I keep telling myself I will get better with experience, and I keep reminding myself why I wanted to become a nurse in the first place, but I still find myself so stressed before, during, and after clinicals that I can't eat or sleep. It's starting to really impact my studying as well.
I would really appreciate any advice on anything (time management, prep sheets, how to assess quickly, how to document, seriously I mean anything).
Thank you all very much :)
THELIVINGWORST, ASN, RN
1,381 Posts
i havent started NS yet but as a CNA i always wondered why they start student nurses with only one or three patients because real life is much more difficult...i digress...just keep in mind when you're out in the workforce you wont be required to do all those things....RNs typically dont do ANY adl's and your charting and assessments can wait. JMO
Sanuk
191 Posts
Why do you only have half an hour? Aren't y'all there all day? Prioritize assessment (vitals are part of this), then med passes if you're doing them, then ADL's (I assume you mean helping pt to bathe or toilet?), then charting (although if possible do this while you're doing the rest). You will get faster, don't worry.
Our assessments have to be done and charted by 0900. By the time all of us finish going over our pt's background and our priorities with the instructor, it's 0830. I've been practicing my head to toe assessments, but I just feel overwhelmed and then I get anxious when I think about taking on two pts.
*4!#6
222 Posts
That seems odd. When you have two patients, I usually do my vitals and assessment on one, bring their meds, then move on to the next. Usually I'll chart vitals and pain right away, then document a more detailed assessment later. ADL's can wait. Your clinical seems pretty strict.
Cuddleswithpuddles
667 Posts
Hi jackometer,
Please keep in mind that this is not how things operate in the working world. Nurses do not have to be grilled until 0830 then complete assessments by 0900. Are you passing your theory and clinicals? There will always be an element of fear in nursing school that is quite unlike any stress most nursing students have felt in their academic life. If you are indeed passing your theory and clinicals, please hang in there. Accept that there is a huge gulf between being a student and a nurse, clinicals will always be a little scary BUT have hope that you can survive and thrive in the real world.
Students have to start somewhere. It would be unreasonable to expect a student to start with three patients right away, just as it would be unreasonable to hand you three total care patients on your first clinical day as a student CNA. The goal is to progress students to a full load by the end of nursing school.
Charting can wait but assessments are top priority. There is very little you can do prudently without first taking a look at your patient, whether it is give food, get out of bed, give meds or call the doctor.
RKpianoman, APRN
110 Posts
It will get much better very quickly!

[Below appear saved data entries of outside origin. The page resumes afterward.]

--- config.mk ---
export PLATFORM = sky130hd
export DESIGN_NAME = indexed_insert_delete_array
export DESIGN_NICKNAME = d
export VERILOG_FILES = /design/src/design/iida_pkg.sv /design/src/design/indexed_insert_delete_array.sv /design/src/design/iida_ram.sv
export VERILOG_INCLUDE_DIRS = /design/src /design/src/design
export SDC_FILE = /design/constraint.sdc
export NUM_CORES = 1
export LEC_CHECK = 0
export BUFFER_PORTS_ARGS = -buffer_cell sky130_fd_sc_hd__clkbuf_2
export CAP_MARGIN = 20
export CELL_PAD_IN_SITES_DETAIL_PLACEMENT = 0
export CELL_PAD_IN_SITES_GLOBAL_PLACEMENT = 2
export CORE_MARGIN = 3
export CORE_UTILIZATION = 47
export DETAILED_ROUTE_END_ITERATION = 8
export PLACE_DENSITY = 0.9
export SYNTH_ARGS = -nofsm -noshare
export SYNTH_HDL_FRONTEND = slang
export SYNTH_SLANG_ARGS = --single-unit
--- constraint.sdc ---
create_clock -name clk -period 7.6 [get_ports clk]
set_clock_uncertainty 0.15 [all_clocks]
set_input_delay 0.38 -clock clk [delete_from_list [all_inputs] [get_ports clk]]
set_output_delay 0.38 -clock clk [all_outputs]
set_load 0.01 [all_outputs]
--- src/design/indexed_insert_delete_array_assert.svh ---
// ----------------------------------------------------------------------------
// indexed_insert_delete_array assertion macros
// Concurrent assertion wrappers; they expand to nothing under SYNTHESIS.
// ----------------------------------------------------------------------------
`ifndef INDEXED_INSERT_DELETE_ARRAY_ASSERT_SVH
`define INDEXED_INSERT_DELETE_ARRAY_ASSERT_SVH

`ifndef SYNTHESIS
`define IIDA_ASSERT(lbl, clk, rst_n, prop, msg) \
  lbl: assert property (@(posedge clk) disable iff (!rst_n) prop) else $error(msg);
`define IIDA_ASSERT_NORST(lbl, clk, prop, msg) \
  lbl: assert property (@(posedge clk) prop) else $error(msg);
`else
`define IIDA_ASSERT(lbl, clk, rst_n, prop, msg)
`define IIDA_ASSERT_NORST(lbl, clk, prop, msg)
`endif

`endif

--- src/design/iida_pkg.sv ---
// ----------------------------------------------------------------------------
// iida_pkg
// Shared types and codes of the indexed insert/delete array.
// ----------------------------------------------------------------------------
`default_nettype none

package iida_pkg;

  localparam int CMD_W    = 3;
  localparam int INDEX_W  = 5;
  localparam int VALUE_W  = 32;
  localparam int COUNT_W  = 6;
  localparam int STATUS_W = 2;

  typedef enum logic [CMD_W-1:0] {
    CMD_APPEND    = 3'd0,
    CMD_READ      = 3'd1,
    CMD_INSERT    = 3'd2,
    CMD_OVERWRITE = 3'd3,
    CMD_DELETE    = 3'd4
  } cmd_t;

  typedef enum logic [STATUS_W-1:0] {
    ST_OK    = 2'd0,
    ST_RANGE = 2'd1,
    ST_FULL  = 2'd2
  } status_t;

  typedef enum logic [3:0] {
    S_IDLE  = 4'b0001,
    S_READ  = 4'b0010,
    S_SHIFT = 4'b0100,
    S_PUT   = 4'b1000
  } state_t;

endpackage

`default_nettype wire

--- src/design/indexed_insert_delete_array.sv ---
// ----------------------------------------------------------------------------
// indexed_insert_delete_array
// Ordered word array with append, read, insert, overwrite and delete.
// ----------------------------------------------------------------------------
// A command is taken when start is high and busy is low; each transaction
// gives exactly one result, strobed by out_valid for one cycle in the cycle
// after the command completes, and the receiver cannot stall it. Append,
// overwrite, rejected commands and inserts/deletes that move nothing may
// follow back to back. An insert at index i moves entries i and up in
// S_SHIFT, then writes the new word in S_PUT; a delete moves the entries
// above i down in S_SHIFT. Entries move one per cycle through the single
// RAM write port. Storage sits in one RAM of CAPACITY words; entries are
// read only below the fill count, so no clearing pass is needed after reset.
// ----------------------------------------------------------------------------
`default_nettype none

`include "indexed_insert_delete_array_assert.svh"

module indexed_insert_delete_array #(
  parameter int CAPACITY   = 32,
  parameter int WORD_WIDTH = 32
) (
  input  wire logic                          clk,
  input  wire logic                          rst_n,
  input  wire logic                          start,
  output logic                               busy,
  input  wire logic [iida_pkg::CMD_W-1:0]    in_cmd,
  input  wire logic [iida_pkg::INDEX_W-1:0]  in_index,
  input  wire logic [iida_pkg::VALUE_W-1:0]  in_value_in,
  output logic                               out_valid,
  output logic [iida_pkg::VALUE_W-1:0]       out_read_value,
  output logic [iida_pkg::COUNT_W-1:0]       out_count,
  output logic [iida_pkg::STATUS_W-1:0]      out_status
);

  localparam int AW   = $clog2(CAPACITY);
  localparam int CW   = $clog2(CAPACITY + 1);
  localparam int CMPW = (CW > iida_pkg::INDEX_W) ? CW : iida_pkg::INDEX_W;

  iida_pkg::state_t  state_r, state_nxt;
  logic [CW-1:0]     fill_count_r, fill_count_nxt;
  logic [AW-1:0]     ptr_r, ptr_nxt;
  logic [AW-1:0]     lim_r, lim_nxt;
  logic              dir_up_r, dir_up_nxt;
  logic [WORD_WIDTH-1:0] word_r, word_nxt;

  logic                       out_valid_r, out_valid_nxt;
  logic [iida_pkg::VALUE_W-1:0] out_read_value_r, out_read_value_nxt;
  iida_pkg::status_t          out_status_r, out_status_nxt;

  logic                  ram_we, ram_re;
  logic [AW-1:0]         ram_waddr, ram_raddr;
  logic [WORD_WIDTH-1:0] ram_wdata, ram_rdata;

  logic [CMPW-1:0]       idx_ext, fill_ext;
  logic [AW-1:0]         idx_a, fill_a, fill_m1_a, src_a;
  logic                  in_range, ins_ok, full, accept;
  logic [WORD_WIDTH-1:0] in_word;
  iida_pkg::cmd_t        cmd;

  iida_ram #(
    .WIDTH (WORD_WIDTH),
    .DEPTH (CAPACITY)
  ) u_ram (
    .clk   (clk),
    .we    (ram_we),
    .waddr (ram_waddr),
    .wdata (ram_wdata),
    .re    (ram_re),
    .raddr (ram_raddr),
    .rdata (ram_rdata)
  );

  assign busy      = (state_r != iida_pkg::S_IDLE);
  assign accept    = start && !busy;
  assign cmd       = iida_pkg::cmd_t'(in_cmd);
  assign idx_ext   = CMPW'(in_index);
  assign fill_ext  = CMPW'(fill_count_r);
  assign idx_a     = idx_ext[AW-1:0];
  assign fill_a    = fill_ext[AW-1:0];
  assign fill_m1_a = AW'(fill_count_r - 1'b1);
  assign in_range  = (idx_ext < fill_ext);
  assign ins_ok    = (idx_ext <= fill_ext);
  assign full      = (fill_count_r == CW'(CAPACITY));
  assign in_word   = WORD_WIDTH'(in_value_in);
  assign src_a     = dir_up_r ? (ptr_r - 1'b1) : (ptr_r + 1'b1);

  always_comb begin
    state_nxt          = state_r;
    fill_count_nxt     = fill_count_r;
    ptr_nxt            = ptr_r;
    lim_nxt            = lim_r;
    dir_up_nxt         = dir_up_r;
    word_nxt           = word_r;
    out_valid_nxt      = 1'b0;
    out_read_value_nxt = out_read_value_r;
    out_status_nxt     = out_status_r;
    ram_we             = 1'b0;
    ram_waddr          = idx_a;
    ram_wdata          = in_word;
    ram_re             = 1'b0;
    ram_raddr          = idx_a;

    case (state_r)
      iida_pkg::S_IDLE: begin
        if (accept) begin
          out_read_value_nxt = '0;
          out_status_nxt     = iida_pkg::ST_OK;
          out_valid_nxt      = 1'b1;
          case (cmd)
            iida_pkg::CMD_APPEND: begin
              if (full) begin
                out_status_nxt = iida_pkg::ST_FULL;
              end else begin
                ram_we         = 1'b1;
                ram_waddr      = fill_a;
                fill_count_nxt = fill_count_r + 1'b1;
              end
            end
            iida_pkg::CMD_READ: begin
              if (!in_range) begin
                out_status_nxt = iida_pkg::ST_RANGE;
              end else begin
                ram_re        = 1'b1;
                out_valid_nxt = 1'b0;
                state_nxt     = iida_pkg::S_READ;
              end
            end
            iida_pkg::CMD_INSERT: begin
              if (!ins_ok) begin
                out_status_nxt = iida_pkg::ST_RANGE;
              end else if (full) begin
                out_status_nxt = iida_pkg::ST_FULL;
              end else begin
                fill_count_nxt = fill_count_r + 1'b1;
                if (idx_ext == fill_ext) begin
                  ram_we = 1'b1;
                end else begin
                  ram_re        = 1'b1;
                  ram_raddr     = fill_a - 1'b1;
                  ptr_nxt       = fill_a;
                  lim_nxt       = idx_a;
                  dir_up_nxt    = 1'b1;
                  word_nxt      = in_word;
                  out_valid_nxt = 1'b0;
                  state_nxt     = iida_pkg::S_SHIFT;
                end
              end
            end
            iida_pkg::CMD_OVERWRITE: begin
              if (!in_range) begin
                out_status_nxt = iida_pkg::ST_RANGE;
              end else begin
                ram_we = 1'b1;
              end
            end
            iida_pkg::CMD_DELETE: begin
              if (!in_range) begin
                out_status_nxt = iida_pkg::ST_RANGE;
              end else begin
                fill_count_nxt = fill_count_r - 1'b1;
                if (idx_a != fill_m1_a) begin
                  ram_re        = 1'b1;
                  ram_raddr     = idx_a + 1'b1;
                  ptr_nxt       = idx_a;
                  lim_nxt       = fill_m1_a;
                  dir_up_nxt    = 1'b0;
                  out_valid_nxt = 1'b0;
                  state_nxt     = iida_pkg::S_SHIFT;
                end
              end
            end
            default: begin
            end
          endcase
        end
      end
      iida_pkg::S_READ: begin
        out_valid_nxt      = 1'b1;
        out_read_value_nxt = iida_pkg::VALUE_W'(ram_rdata);
        out_status_nxt     = iida_pkg::ST_OK;
        state_nxt          = iida_pkg::S_IDLE;
      end
      iida_pkg::S_SHIFT: begin
        // rdata holds the entry at src_a; move it into ptr_r
        ram_we    = 1'b1;
        ram_waddr = ptr_r;
        ram_wdata = ram_rdata;
        if (src_a == lim_r) begin
          if (dir_up_r) begin
            state_nxt = iida_pkg::S_PUT;
          end else begin
            out_valid_nxt      = 1'b1;
            out_read_value_nxt = '0;
            out_status_nxt     = iida_pkg::ST_OK;
            state_nxt          = iida_pkg::S_IDLE;
          end
        end else begin
          ram_re    = 1'b1;
          ram_raddr = dir_up_r ? (ptr_r - AW'(2)) : (ptr_r + AW'(2));
          ptr_nxt   = src_a;
        end
      end
      iida_pkg::S_PUT: begin
        ram_we             = 1'b1;
        ram_waddr          = lim_r;
        ram_wdata          = word_r;
        out_valid_nxt      = 1'b1;
        out_read_value_nxt = '0;
        out_status_nxt     = iida_pkg::ST_OK;
        state_nxt          = iida_pkg::S_IDLE;
      end
      default: begin
        state_nxt = iida_pkg::S_IDLE;
      end
    endcase
  end

  always_ff @(posedge clk) begin
    if (!rst_n) begin
      state_r      <= iida_pkg::S_IDLE;
      fill_count_r <= '0;
      out_valid_r  <= 1'b0;
    end else begin
      state_r      <= state_nxt;
      fill_count_r <= fill_count_nxt;
      out_valid_r  <= out_valid_nxt;
    end
  end

  always_ff @(posedge clk) begin
    ptr_r            <= ptr_nxt;
    lim_r            <= lim_nxt;
    dir_up_r         <= dir_up_nxt;
    word_r           <= word_nxt;
    out_read_value_r <= out_read_value_nxt;
    out_status_r     <= out_status_nxt;
  end

  assign out_valid      = out_valid_r;
  assign out_read_value = out_read_value_r;
  assign out_count      = iida_pkg::COUNT_W'(fill_count_r);
  assign out_status     = out_status_r;

  `IIDA_ASSERT(a_fill_bound, clk, rst_n, fill_count_r <= CW'(CAPACITY),
               "fill count above capacity")
  `IIDA_ASSERT(a_strobe_idle, clk, rst_n, out_valid |-> !busy,
               "result strobed while a transaction is still in progress")
  `IIDA_ASSERT(a_no_rw_clash, clk, rst_n, (ram_we && ram_re) |-> (ram_waddr != ram_raddr),
               "RAM read and write to the same entry in one cycle")
  `IIDA_ASSERT(a_full_status, clk, rst_n,
               (out_valid && out_status_r == iida_pkg::ST_FULL) |->
                 (fill_count_r == CW'(CAPACITY)),
               "full status reported while the array is not full")
  `IIDA_ASSERT_NORST(a_reset_quiet, clk, !rst_n |=> !out_valid,
                     "result strobe right after reset")

endmodule

`default_nettype wire

--- src/design/iida_ram.sv ---
// ----------------------------------------------------------------------------
// iida_ram
// Generic single-write, single-read synchronous RAM with registered read.
// ----------------------------------------------------------------------------
`default_nettype none

module iida_ram #(
  parameter int WIDTH = 32,
  parameter int DEPTH = 32
) (
  input  wire logic                     clk,
  input  wire logic                     we,
  input  wire logic [$clog2(DEPTH)-1:0] waddr,
  input  wire logic [WIDTH-1:0]         wdata,
  input  wire logic                     re,
  input  wire logic [$clog2(DEPTH)-1:0] raddr,
  output logic      [WIDTH-1:0]         rdata
);

  logic [WIDTH-1:0] mem [DEPTH];
  logic [WIDTH-1:0] rdata_r;

  always_ff @(posedge clk) begin
    if (we) begin
      mem[waddr] <= wdata;
    end
    if (re) begin
      rdata_r <= mem[raddr];
    end
  end

  assign rdata = rdata_r;

endmodule

`default_nettype wire
* Yosys cells after proc, flatten, opt, wreduce, memory -nomap -nowiden
Memory sizes are Yosys's and may differ from the RTL's. A register that Yosys moved wholly into a read port is not among the register bits.
Index checks and enable logic that the tools add are counted.
** Storage, ports and cells
- Bits in registers :: 88
- RAM bits :: 1024
- Input port bits :: 43
- Output and inout port bits :: 42
- Word-level logic and storage cells :: 163
- Memories :: 1
** Memory list
- u_ram.mem :: depth 32, width 32, rd ports 1, clocked after memory_dff 1, wr ports 1, line iida_ram.sv:20 : logic [WIDTH-1:0] mem [DEPTH];
** Operators by class
- Add/sub/neg operators :: 8
- Order comparisons :: 2
- Equal/unequal tests :: 30
- Muxes and demuxes :: 93
- Bitwise operators :: 2
- Reductions and logical operators :: 18
** Operator list (number)
- one-hot mux 32 bit (4 select lines) :: 1
- two-way mux 5 bit :: 24
- two-way mux 32 bit :: 3
- one-hot mux 32 bit (2 select lines) :: 1
- one-hot mux 5 bit (2 select lines) :: 5
- two-way mux 4 bit :: 9
- two-way mux 1 bit :: 29
- two-way mux 6 bit :: 3
- != test 2 bit (second input constant) :: 9
- != test 3 bit (second input constant) :: 6
- one-hot mux 6 bit (3 select lines) :: 1
- AND reduction 9 bit :: 2
- one-hot mux 5 bit (3 select lines) :: 1
- one-hot mux 1 bit (3 select lines) :: 4
- one-hot mux 2 bit (3 select lines) :: 2
- one-hot mux 4 bit (3 select lines) :: 1
- adder 5 x 1 -> 5 bit (second input constant) :: 2
- two-way mux 2 bit :: 5
- subtractor 5 x 1 -> 5 bit (second input constant) :: 2
- != test 4 x 1 -> 1 bit (second input constant) :: 2
- one-hot mux 4 bit (2 select lines) :: 1
- AND reduction 4 bit :: 2
- AND reduction 8 bit :: 1
- adder 6 x 1 -> 6 bit (second input constant) :: 1
- 29 further kinds :: 36

* Longest topological paths before layout
- Word-level depth :: 9
- Depth in mapped cells :: 17
- Mapped depth without buffers :: 12

* Cells and area by module
A second synthesis with hierarchy kept.
** Unflattened totals
- Cells, all modules :: 2753
- Area, all modules :: 45912.8 um2
** By module, submodules not included
- iida_ram :: times used 1, cells each 2260, area each 40812.9 um2, seq. area each 31710.4 um2
- indexed_insert_delete_array :: times used 1, cells each 493, area each 5099.9 um2, seq. area each 2532.4 um2

* Worst setup path before layout
Ideal clock, no wire load.
- Kind :: reg2reg
- Start point :: register fill_count_r[3] (netlist: out_count[3])
- End point :: memory u_ram.mem[18][0], enable pin
- Library setup time :: 0.468 ns
- Data arrival time :: 4.787 ns
- Data required time :: 6.982 ns
- Slack :: 2.195 ns
- Cell stages (with the launch flop) :: 10
- Buffers on the path :: 1
- Clock period less this slack :: 5.405 ns
- Path through :: dfxtp_1 inv_1 ha_1 a211oi_1 a211o_1 clkbuf_1 a32oi_1 o31ai_1 nand3_1 nor3b_1
** On the way
- Word-level cells in the longest chain between the ends :: 9
- Elaborated cells between the ends (all ways) :: 18
** Ends and longest elaborated chain
- start: declaration :: line indexed_insert_delete_array.sv:41 : logic [CW-1:0] fill_count_r, fill_count_nxt;
- start signal: assignment :: line indexed_insert_delete_array.sv:226 : fill_count_r <= fill_count_nxt;
- parallel branches: the longest is 9 deep, another holds less-than comparator 5 x 6 -> 1 bit
- end: declaration :: line iida_ram.sv:20
Several ways; the timed one is not identified.

* Worst setup path in the final report
- Start point :: register dir_up_r
- End point :: register u_ram.rdata_r[7] (netlist: u_ram.rdata[7]) (read register of u_ram.mem) (data pin)
** On the way
- Word-level cells in the longest chain between the ends :: 4
- Elaborated cells between the ends (all ways) :: 7
** Ends and longest elaborated chain
- start: declaration :: line indexed_insert_delete_array.sv:44 : logic dir_up_r, dir_up_nxt;
- start signal: assignment :: line indexed_insert_delete_array.sv:234 : dir_up_r <= dir_up_nxt;
- two-way mux 5 bit :: line indexed_insert_delete_array.sv:86 : assign src_a = dir_up_r ? (ptr_r - 1'b1) : (ptr_r + 1'b1);
- equality test 5 bit :: line indexed_insert_delete_array.sv:189 : if (src_a == lim_r) begin
- two-way mux 5 bit / two-way mux 1 bit (equally long branches) :: line indexed_insert_delete_array.sv:189
- one-hot mux 5 bit (2 select lines) / one-hot mux 1 bit (2 select lines) (equally long branches) :: line indexed_insert_delete_array.sv:104 : case (state_r)
- end: declaration :: line iida_ram.sv:21 : logic [WIDTH-1:0] rdata_r;
Several ways; a longest one is shown, not always the timed one.
A chain may end at the register's enable or synchronous reset.

==> reports/metrics.yaml <==
final-hold-violation-count: 0
core.rowCount: 114
starting_density_of_the_core: 0.476
holdCritPathClass: "primary input to flip-flop"
worstSetupPathType: "flip-flop to flip-flop"
worst_skew_pair.late_latency_ps: 700
tritoncts: "done"
drt_drc_violations_left: 0
rsz_0062_raised_after_global_routing: "false"
syn-instance-count: 2942
setup.worst_path.start: "dir_up_r$_DFFE_PP_"
cts-buffers-inserted: 113
ff_latch_count_synth: 1144
synth_area_leaders: "sky130_fd_sc_hd__edfxtp_1 (74%), sky130_fd_sc_hd__mux2i_1 (7.6%), sky130_fd_sc_hd__nand2_1 (3.4%)"
synth_most_common_cell: "sky130_fd_sc_hd__edfxtp_1"
postCtsSetupBuffers: 0
tns_ps: 0
maxSlewViolCount: 0
gp_congestion: 0.844
ys.warnings.count: 0
fmaxAchievable_mhz: 165
clkSlewWorstSetupHoldPaths_ps: 60
cp.arrival_ps: 6330
grt_start_max_net_pins: 199
buffer_ports.inserted: 84
layout_min_cycle_time_ps: 6050
synth_area_um2: 46300
worstSetupEndpointType: "flip-flop"
worst-slew-pin-transition_ps: 1110
fp.coreArea_um2: 97100
detail-route-antenna-nets: 0
grt.overflow.total: 0
wire_per_inst_um: 27.5
worst_hold_start: "in_index[1]"
launching_point_of_the_worst_reg2reg_path: "dir_up_r$_DFFE_PP_"
detail_route.first_pass.iterations: 6
number_of_cells_in_the_design_after_placement: 4187
cts_max_path_bufs: 3
die_area_um2: 102000
wl_mm: 122
first_global_vias: 26500
grt_antenna_before_repair: 2
routed-via-count: 27100
r2r_slack_ps: 1550
die_width_um: 320
die-height_um: 320
fin_cells: 4429
max_cap_violations: 0
post_synth.cell_area_avg_um2: 15.7
post_synth_most_frequent_cells: "sky130_fd_sc_hd__edfxtp_1 (1133), sky130_fd_sc_hd__nand2_1 (421), sky130_fd_sc_hd__mux2i_1 (352), sky130_fd_sc_hd__clkbuf_1 (90), sky130_fd_sc_hd__nand3_1 (80)"
slew_headroom: 0.261
cts-root-buf: "sky130_fd_sc_hd__clkbuf_16"
detailedRoute.firstIterationViolations: 3196
worst_ep_required_ps: 7880
clock_sink_count: 1144
path_max_fanout: 62
synth_largest_type_area_fraction: 0.735
post_drt_via_cell_ratio: 6.13
vdd.ir_drop.worst_mv: 0.193
synth_cell_type_count: 71
htreeDepth: 3
post-route-period-util: 0.797
synthArstFlopShare: 0
synth_flop_cell: "sky130_fd_sc_hd__edfxtp_1"
ioPinCount: 85
startpoint_type: "flip-flop"
cell_accounting_for_the_most_synthesized_area: "sky130_fd_sc_hd__edfxtp_1"
place_hpwl_mm: 67.2
ys_seq_area_frac: 0.740
report.final.setup_viol: 0
power.density_nw_per_um2: 258
drive_above_1_share: 0.128
power.leakage_nw: 17.7
global_route.usage.total: 0.235
areaGrowthSynthToFinish_pct: 13.3
nNetsFinal: 3122
status: "completed"
synth-edff-count: 1133
first_pass_grt_wire_length_mm: 177
synth.net_count: 2998
## area by class of cell
type | count | area [um2]
fillers | 7570 | 44700
repair buffers | 195 | 1430
inverters | 14 | 52.6
well taps | 1276 | 1600
clock inverters | 56 | 586
clock buffers | 145 | 3000
multi-input cells | 1598 | 11500
diodes | 1 | 2.50
flip-flops and latches | 1144 | 34200
## metrics by stage
step / power, mW / setup slack, ps / instance area [um2] / utilization / hold slack (ps)
floorplan: 7.86 / 2200 / 46300 / - / 329
global placement: 8.19 / 1790 / 48300 / 0.498 / 407
detailed placement: 8.22 / 1580 / 48400 / 0.498 / 429
CTS: 13.6 / 1590 / 52300 / 0.539 / 4.33
global route: 13.9 / 1300 / 52400 / 0.539 / 89.2
finish: 13.5 / 1550 / 52400 / 0.539 / 45.8
## worst max-delay path: stages (launching register included)
cell and delay, ps:
sky130_fd_sc_hd__edfxtp_1 600, sky130_fd_sc_hd__ha_1 360, sky130_fd_sc_hd__a21o_1 190, sky130_fd_sc_hd__a21oi_2 190
sky130_fd_sc_hd__xnor3_1 270, sky130_fd_sc_hd__nor4_1 590, sky130_fd_sc_hd__o211ai_1 310, sky130_fd_sc_hd__nor2_4 400
sky130_fd_sc_hd__buf_4 700, sky130_fd_sc_hd__buf_4 930, sky130_fd_sc_hd__mux2i_1 320, sky130_fd_sc_hd__a221oi_2 110
sky130_fd_sc_hd__a22oi_1 380, sky130_fd_sc_hd__nand4_1 130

After a couple weeks of having multiple patients, you start to get used to it. Plus, you're basically halfway through with nursing school...everyone sing: "woa-oh, we're halfway there!"
Even as a nursing student though, I wouldn't ever let an assessment "wait". If you don't assess as soon as you take report, how do you know report was correct, how do you know when your patient is going south, how do you know they're even alive? If nothing else, go in the room and just give them a quick once-over before waiting around for the instructor. Once you take report, you take responsibility.

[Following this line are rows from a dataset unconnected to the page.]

**config.mk**
```make
export PLATFORM = sky130hd
export DESIGN_NAME = audio_codec_register_file_top
export DESIGN_NICKNAME = d
export VERILOG_FILES = /design/src/hw/rtl/acrf_pkg.sv /design/src/hw/rtl/acrf_in_reg.sv /design/src/hw/rtl/acrf_store.sv /design/src/hw/rtl/audio_codec_register_file_top.sv
export SDC_FILE = /design/constraint.sdc
export NUM_CORES = 1
export LEC_CHECK = 0
export ABC_AREA = 1
export BUFFER_PORTS_ARGS = -buffer_cell sky130_fd_sc_hd__buf_2
export CORE_MARGIN = 10
export CORE_UTILIZATION = 30
export CTS_CLUSTER_DIAMETER = 120
export DETAILED_ROUTE_END_ITERATION = 7
export HOLD_SLACK_MARGIN = 0.08
export RECOVER_POWER = 25
export SLEW_MARGIN = 20
export SYNTH_ARGS = -nofsm -noshare
export SYNTH_HDL_FRONTEND = slang
export SYNTH_SLANG_ARGS = --single-unit
```
**constraint.sdc**
```tcl
create_clock -name clk -period 5.38 [get_ports clk]
set_clock_uncertainty 0.1 [all_clocks]
set_input_delay 0.807 -clock clk [delete_from_list [all_inputs] [get_ports clk]]
set_output_delay 0.807 -clock clk [all_outputs]
set_load 0.01 [all_outputs]
```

If you're worried, you're on the right foot. If you weren't worried, you'd probably be forgetting something. Keep your head up!
whoa whoa....wolves need to back off...
i just meant that normally you dont only have 30 minutes to do that stuff. Assessments and charting must be done obviously but in the real world nobody is gonna be clocking you. I know you must start somewhere but i can only imagine how hard it must be if you start working and have 15-30 patients after only ever having 3 patients at the most.
Wolves? Do i smell that bad? Darn 24-hour deodorant must have quit last night!
lol no worries I've smelt and dealt with worse haha
I know you must start somewhere but i can only imagine how hard it must be if you start working and have 15-30 patients after only ever having 3 patients at the most.
There's a huge difference between work load and nurse-patient ratios in acute care and long term care.
In LTC, nurses do not assess and perform procedures on each and every patient on a daily basis. They have chronic health conditions but have no illnesses that are expected to decline suddenly like the patients in acute care do. Depending on your state and facility, nurses in acute care have 5 to 8 patients in medical-surgical units, 3-4 in step-down and 1 or 2 in intensive care. The skills student nurses learn in their progression towards full load of acutely ill patients are also apply to caring for 15-30 stable patients in a LTC facility.
Bottom line is the number of patients do not fully reflect the nature of the work load. The acuity and setting matter too.